> _Activity_: Below is a listing; restate from it, character for character, the lines beginning at the line holding "hold reg to" and ending at the line holding "run 2: worst", both included.

> _Source material_:
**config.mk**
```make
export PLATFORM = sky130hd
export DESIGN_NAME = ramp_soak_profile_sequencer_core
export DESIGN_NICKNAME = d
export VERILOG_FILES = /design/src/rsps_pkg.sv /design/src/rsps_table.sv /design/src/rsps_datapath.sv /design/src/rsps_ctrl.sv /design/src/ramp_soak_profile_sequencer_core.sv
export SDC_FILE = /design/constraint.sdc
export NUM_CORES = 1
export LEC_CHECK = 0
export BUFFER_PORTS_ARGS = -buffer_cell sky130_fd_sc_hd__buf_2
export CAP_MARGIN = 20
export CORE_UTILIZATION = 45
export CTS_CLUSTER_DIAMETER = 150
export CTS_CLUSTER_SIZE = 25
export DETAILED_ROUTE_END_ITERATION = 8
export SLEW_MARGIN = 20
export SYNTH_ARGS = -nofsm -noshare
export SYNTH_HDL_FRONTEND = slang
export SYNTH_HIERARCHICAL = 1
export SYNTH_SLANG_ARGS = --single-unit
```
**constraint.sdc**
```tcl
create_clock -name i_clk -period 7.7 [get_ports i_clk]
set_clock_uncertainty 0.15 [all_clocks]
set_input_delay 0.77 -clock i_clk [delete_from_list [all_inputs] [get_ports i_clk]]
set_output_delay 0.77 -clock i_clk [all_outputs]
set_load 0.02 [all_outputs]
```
---
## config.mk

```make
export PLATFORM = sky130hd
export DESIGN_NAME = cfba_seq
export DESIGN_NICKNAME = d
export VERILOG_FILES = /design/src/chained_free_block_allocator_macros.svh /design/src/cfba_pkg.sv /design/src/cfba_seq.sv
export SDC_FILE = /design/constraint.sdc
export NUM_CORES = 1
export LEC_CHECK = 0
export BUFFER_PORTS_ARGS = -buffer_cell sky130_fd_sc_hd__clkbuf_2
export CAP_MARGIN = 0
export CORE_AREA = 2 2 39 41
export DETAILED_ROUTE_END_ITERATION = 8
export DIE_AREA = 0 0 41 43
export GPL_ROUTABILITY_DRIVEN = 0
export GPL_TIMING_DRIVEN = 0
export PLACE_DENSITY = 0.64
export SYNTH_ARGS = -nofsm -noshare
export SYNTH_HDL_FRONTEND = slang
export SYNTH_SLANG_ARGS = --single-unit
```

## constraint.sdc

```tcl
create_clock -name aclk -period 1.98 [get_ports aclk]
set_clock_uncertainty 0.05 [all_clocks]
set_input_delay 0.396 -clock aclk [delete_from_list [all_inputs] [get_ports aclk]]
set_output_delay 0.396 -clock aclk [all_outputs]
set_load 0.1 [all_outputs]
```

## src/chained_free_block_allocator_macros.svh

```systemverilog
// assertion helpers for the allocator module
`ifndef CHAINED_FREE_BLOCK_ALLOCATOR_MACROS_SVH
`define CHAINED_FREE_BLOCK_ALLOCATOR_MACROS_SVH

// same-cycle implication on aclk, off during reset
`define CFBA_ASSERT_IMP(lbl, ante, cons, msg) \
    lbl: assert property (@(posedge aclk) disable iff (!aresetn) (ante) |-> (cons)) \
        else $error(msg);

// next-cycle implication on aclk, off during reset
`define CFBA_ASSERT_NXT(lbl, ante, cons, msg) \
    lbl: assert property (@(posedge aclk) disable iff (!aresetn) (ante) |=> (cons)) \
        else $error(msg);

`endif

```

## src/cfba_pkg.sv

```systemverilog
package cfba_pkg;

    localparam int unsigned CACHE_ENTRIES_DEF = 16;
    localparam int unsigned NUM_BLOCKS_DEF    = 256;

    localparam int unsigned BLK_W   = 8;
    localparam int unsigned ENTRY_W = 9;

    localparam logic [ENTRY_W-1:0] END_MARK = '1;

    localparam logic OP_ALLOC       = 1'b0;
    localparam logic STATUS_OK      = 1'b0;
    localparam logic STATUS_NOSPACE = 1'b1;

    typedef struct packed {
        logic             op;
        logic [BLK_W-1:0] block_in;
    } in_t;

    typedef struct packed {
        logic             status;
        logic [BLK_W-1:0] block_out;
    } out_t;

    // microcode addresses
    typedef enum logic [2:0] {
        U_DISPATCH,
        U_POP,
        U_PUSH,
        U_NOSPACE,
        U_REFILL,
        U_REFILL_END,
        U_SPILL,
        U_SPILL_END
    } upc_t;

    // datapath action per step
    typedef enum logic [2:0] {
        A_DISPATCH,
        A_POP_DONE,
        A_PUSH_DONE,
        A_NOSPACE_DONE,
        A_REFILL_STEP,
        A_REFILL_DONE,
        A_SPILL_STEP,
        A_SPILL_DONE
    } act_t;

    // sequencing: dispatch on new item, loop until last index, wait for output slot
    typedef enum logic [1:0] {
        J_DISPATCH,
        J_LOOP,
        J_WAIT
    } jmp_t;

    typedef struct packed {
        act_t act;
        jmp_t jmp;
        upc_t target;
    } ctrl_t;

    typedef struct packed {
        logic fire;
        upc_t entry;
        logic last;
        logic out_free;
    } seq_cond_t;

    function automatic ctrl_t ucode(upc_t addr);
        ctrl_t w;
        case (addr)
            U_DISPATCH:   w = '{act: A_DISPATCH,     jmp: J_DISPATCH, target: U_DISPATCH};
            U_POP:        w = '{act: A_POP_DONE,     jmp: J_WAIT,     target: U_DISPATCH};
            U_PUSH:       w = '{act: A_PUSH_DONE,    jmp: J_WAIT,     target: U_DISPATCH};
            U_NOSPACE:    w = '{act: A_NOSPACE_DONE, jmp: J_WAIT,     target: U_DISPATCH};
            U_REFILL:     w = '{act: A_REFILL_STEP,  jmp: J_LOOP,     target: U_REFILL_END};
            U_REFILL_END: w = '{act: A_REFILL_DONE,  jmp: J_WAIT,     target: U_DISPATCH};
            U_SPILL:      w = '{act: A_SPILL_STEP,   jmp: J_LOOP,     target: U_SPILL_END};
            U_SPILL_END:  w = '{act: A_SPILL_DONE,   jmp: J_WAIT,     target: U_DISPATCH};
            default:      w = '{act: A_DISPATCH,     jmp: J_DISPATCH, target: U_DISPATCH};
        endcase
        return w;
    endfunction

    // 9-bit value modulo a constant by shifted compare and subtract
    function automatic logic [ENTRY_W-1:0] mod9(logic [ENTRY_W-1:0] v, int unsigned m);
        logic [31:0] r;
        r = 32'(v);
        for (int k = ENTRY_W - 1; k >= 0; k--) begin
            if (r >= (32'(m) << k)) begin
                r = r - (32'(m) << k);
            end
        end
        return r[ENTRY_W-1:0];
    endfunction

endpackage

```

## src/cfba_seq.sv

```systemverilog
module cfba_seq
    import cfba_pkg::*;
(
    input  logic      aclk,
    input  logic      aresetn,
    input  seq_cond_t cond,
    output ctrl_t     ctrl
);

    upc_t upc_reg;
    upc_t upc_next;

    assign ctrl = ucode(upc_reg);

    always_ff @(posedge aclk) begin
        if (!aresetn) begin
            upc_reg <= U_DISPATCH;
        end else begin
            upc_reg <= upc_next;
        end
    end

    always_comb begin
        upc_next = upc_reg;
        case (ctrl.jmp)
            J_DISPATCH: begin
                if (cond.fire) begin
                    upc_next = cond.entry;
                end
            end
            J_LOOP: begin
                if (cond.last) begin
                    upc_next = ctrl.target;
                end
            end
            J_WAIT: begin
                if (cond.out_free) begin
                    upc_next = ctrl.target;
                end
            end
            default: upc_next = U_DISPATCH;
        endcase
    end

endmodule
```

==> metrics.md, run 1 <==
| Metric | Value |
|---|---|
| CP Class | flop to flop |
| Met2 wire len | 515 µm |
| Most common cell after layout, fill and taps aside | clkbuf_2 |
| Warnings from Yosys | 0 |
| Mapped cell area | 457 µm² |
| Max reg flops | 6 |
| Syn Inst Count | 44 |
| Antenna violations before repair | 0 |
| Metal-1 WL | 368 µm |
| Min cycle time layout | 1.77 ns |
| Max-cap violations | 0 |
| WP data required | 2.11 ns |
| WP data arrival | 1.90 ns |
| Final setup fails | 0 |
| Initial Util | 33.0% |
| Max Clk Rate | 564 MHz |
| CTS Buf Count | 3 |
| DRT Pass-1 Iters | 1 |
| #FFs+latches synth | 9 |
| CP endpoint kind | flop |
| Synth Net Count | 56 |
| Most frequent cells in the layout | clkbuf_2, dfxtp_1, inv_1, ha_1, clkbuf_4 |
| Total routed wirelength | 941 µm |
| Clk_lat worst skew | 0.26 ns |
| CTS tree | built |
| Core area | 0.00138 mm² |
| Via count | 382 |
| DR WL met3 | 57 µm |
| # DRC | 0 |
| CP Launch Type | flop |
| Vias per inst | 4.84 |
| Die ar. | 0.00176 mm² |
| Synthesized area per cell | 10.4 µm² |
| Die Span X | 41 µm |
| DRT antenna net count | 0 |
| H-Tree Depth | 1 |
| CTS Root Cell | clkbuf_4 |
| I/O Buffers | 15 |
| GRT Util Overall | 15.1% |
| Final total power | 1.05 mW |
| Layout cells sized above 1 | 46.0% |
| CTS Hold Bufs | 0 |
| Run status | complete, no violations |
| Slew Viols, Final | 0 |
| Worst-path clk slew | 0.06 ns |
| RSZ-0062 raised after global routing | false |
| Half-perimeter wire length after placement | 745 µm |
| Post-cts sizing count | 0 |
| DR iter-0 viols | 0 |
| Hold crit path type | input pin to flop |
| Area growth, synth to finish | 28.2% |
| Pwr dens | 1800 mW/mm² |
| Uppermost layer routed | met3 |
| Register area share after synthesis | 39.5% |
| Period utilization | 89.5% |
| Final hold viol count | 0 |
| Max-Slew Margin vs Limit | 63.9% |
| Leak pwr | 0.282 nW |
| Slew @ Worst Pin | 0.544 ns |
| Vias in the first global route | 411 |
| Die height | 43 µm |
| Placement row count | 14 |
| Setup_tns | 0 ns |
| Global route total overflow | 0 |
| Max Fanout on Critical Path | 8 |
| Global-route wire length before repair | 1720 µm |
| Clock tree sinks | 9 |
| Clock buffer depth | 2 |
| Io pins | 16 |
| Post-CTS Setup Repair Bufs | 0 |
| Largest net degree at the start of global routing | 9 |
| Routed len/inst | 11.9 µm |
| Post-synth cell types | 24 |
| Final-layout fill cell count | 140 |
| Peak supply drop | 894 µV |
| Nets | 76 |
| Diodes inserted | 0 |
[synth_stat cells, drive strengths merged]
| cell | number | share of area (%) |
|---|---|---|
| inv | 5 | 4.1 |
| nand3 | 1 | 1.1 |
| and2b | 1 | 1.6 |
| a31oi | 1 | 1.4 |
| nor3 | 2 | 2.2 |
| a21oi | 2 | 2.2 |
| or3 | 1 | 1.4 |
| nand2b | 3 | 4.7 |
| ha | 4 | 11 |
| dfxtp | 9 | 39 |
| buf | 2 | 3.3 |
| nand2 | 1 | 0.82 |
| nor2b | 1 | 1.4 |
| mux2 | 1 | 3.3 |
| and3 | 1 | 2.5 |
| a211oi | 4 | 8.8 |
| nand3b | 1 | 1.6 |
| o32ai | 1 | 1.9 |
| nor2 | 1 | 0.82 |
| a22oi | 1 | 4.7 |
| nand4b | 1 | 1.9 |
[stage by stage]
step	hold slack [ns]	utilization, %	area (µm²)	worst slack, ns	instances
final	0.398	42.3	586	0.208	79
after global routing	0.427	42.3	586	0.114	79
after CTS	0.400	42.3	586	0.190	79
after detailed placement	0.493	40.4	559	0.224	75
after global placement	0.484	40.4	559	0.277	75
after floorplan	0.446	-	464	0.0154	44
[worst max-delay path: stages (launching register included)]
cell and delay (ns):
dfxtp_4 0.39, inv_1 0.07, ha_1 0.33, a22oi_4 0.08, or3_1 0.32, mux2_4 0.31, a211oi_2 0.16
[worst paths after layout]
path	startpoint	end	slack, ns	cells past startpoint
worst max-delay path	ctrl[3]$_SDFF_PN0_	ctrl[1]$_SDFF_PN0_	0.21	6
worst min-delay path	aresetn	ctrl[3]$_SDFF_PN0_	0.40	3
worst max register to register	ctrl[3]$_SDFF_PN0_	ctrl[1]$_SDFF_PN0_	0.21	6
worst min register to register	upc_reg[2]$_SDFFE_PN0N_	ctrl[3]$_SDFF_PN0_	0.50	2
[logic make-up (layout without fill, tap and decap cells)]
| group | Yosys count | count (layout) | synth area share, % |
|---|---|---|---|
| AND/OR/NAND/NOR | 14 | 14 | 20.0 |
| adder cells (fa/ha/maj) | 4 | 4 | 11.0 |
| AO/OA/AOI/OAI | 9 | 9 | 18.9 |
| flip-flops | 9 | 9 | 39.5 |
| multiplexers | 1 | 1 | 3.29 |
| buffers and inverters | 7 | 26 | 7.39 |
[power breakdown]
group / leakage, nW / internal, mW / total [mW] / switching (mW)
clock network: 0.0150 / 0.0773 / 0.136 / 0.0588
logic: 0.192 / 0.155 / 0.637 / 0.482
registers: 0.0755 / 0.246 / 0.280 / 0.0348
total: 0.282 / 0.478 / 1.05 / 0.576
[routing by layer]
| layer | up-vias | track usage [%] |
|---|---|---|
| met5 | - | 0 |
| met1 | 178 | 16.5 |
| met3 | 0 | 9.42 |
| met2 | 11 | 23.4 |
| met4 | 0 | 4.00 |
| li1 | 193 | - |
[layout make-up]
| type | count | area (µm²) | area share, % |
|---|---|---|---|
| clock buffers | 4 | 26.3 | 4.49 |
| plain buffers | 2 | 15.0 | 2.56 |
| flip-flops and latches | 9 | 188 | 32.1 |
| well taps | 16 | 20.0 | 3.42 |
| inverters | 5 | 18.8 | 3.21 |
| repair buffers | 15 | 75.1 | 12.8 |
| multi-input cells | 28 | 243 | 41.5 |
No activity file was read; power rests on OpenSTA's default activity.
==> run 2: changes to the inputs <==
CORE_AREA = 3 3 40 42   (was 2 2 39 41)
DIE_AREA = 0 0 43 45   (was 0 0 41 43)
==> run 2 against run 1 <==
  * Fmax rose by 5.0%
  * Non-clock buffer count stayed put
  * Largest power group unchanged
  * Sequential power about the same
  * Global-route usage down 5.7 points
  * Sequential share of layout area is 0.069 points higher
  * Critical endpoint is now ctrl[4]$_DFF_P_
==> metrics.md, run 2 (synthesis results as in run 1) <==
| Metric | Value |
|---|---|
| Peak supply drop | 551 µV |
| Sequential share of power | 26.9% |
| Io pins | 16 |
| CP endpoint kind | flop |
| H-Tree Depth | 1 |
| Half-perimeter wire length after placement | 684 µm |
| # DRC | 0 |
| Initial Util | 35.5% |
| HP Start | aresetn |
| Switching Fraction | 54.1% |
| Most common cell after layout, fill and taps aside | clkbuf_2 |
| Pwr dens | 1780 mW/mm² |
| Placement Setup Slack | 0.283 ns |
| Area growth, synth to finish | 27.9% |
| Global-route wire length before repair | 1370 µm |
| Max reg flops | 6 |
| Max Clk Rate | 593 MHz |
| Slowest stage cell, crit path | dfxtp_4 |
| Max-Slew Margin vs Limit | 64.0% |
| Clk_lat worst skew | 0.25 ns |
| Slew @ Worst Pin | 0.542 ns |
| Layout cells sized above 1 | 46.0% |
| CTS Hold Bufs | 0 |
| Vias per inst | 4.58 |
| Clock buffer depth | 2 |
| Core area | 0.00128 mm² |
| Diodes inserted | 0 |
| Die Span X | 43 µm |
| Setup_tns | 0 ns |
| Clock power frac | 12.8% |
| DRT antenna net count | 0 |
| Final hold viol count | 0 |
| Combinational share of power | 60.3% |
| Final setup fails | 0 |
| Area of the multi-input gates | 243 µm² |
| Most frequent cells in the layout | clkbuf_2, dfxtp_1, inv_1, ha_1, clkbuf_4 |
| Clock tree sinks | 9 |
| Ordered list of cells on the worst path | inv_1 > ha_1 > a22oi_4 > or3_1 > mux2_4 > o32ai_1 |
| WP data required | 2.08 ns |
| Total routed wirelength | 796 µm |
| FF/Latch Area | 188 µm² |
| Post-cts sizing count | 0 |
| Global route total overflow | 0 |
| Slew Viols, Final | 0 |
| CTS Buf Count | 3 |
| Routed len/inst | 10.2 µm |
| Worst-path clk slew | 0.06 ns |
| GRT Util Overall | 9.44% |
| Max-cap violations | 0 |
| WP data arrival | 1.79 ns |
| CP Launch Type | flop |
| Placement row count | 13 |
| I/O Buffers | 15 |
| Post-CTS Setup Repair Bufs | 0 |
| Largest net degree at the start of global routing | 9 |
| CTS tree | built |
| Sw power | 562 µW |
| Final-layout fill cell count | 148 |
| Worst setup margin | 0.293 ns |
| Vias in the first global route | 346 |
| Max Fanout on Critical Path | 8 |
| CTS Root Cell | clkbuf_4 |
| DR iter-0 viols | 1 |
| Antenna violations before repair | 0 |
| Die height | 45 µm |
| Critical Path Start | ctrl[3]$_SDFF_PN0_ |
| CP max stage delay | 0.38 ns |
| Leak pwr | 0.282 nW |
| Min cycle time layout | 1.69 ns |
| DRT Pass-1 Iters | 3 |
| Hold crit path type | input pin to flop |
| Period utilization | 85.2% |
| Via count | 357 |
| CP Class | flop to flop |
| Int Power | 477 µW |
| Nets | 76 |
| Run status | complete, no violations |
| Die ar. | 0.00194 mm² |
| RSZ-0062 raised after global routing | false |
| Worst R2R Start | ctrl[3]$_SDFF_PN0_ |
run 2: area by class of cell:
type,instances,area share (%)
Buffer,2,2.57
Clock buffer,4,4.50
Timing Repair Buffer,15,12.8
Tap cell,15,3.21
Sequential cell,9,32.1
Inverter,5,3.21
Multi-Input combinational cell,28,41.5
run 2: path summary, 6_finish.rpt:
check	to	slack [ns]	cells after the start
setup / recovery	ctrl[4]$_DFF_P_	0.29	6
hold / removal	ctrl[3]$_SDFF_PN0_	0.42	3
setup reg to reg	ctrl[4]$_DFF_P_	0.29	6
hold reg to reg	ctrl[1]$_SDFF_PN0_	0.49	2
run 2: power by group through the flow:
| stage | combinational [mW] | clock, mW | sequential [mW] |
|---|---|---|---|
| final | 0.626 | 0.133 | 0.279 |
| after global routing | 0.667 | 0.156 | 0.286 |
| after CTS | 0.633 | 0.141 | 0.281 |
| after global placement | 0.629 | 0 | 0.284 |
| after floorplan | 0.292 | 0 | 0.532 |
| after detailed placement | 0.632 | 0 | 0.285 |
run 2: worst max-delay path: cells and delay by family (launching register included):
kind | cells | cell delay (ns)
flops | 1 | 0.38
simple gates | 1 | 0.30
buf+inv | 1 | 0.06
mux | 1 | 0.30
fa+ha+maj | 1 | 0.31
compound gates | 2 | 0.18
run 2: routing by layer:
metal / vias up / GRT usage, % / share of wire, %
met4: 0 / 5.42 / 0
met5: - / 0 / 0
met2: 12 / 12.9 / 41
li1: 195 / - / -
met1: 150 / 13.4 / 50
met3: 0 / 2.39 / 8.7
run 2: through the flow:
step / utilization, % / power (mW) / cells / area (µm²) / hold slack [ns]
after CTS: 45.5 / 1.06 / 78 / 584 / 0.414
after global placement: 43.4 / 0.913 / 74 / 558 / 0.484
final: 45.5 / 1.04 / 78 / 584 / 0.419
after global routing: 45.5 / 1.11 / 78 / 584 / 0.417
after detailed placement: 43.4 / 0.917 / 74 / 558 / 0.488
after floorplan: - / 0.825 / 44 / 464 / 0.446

> _Finished task_:
hold reg to reg	ctrl[1]$_SDFF_PN0_	0.49	2
run 2: power by group through the flow:
| stage | combinational [mW] | clock, mW | sequential [mW] |
|---|---|---|---|
| final | 0.626 | 0.133 | 0.279 |
| after global routing | 0.667 | 0.156 | 0.286 |
| after CTS | 0.633 | 0.141 | 0.281 |
| after global placement | 0.629 | 0 | 0.284 |
| after floorplan | 0.292 | 0 | 0.532 |
| after detailed placement | 0.632 | 0 | 0.285 |
run 2: worst max-delay path: cells and delay by family (launching register included):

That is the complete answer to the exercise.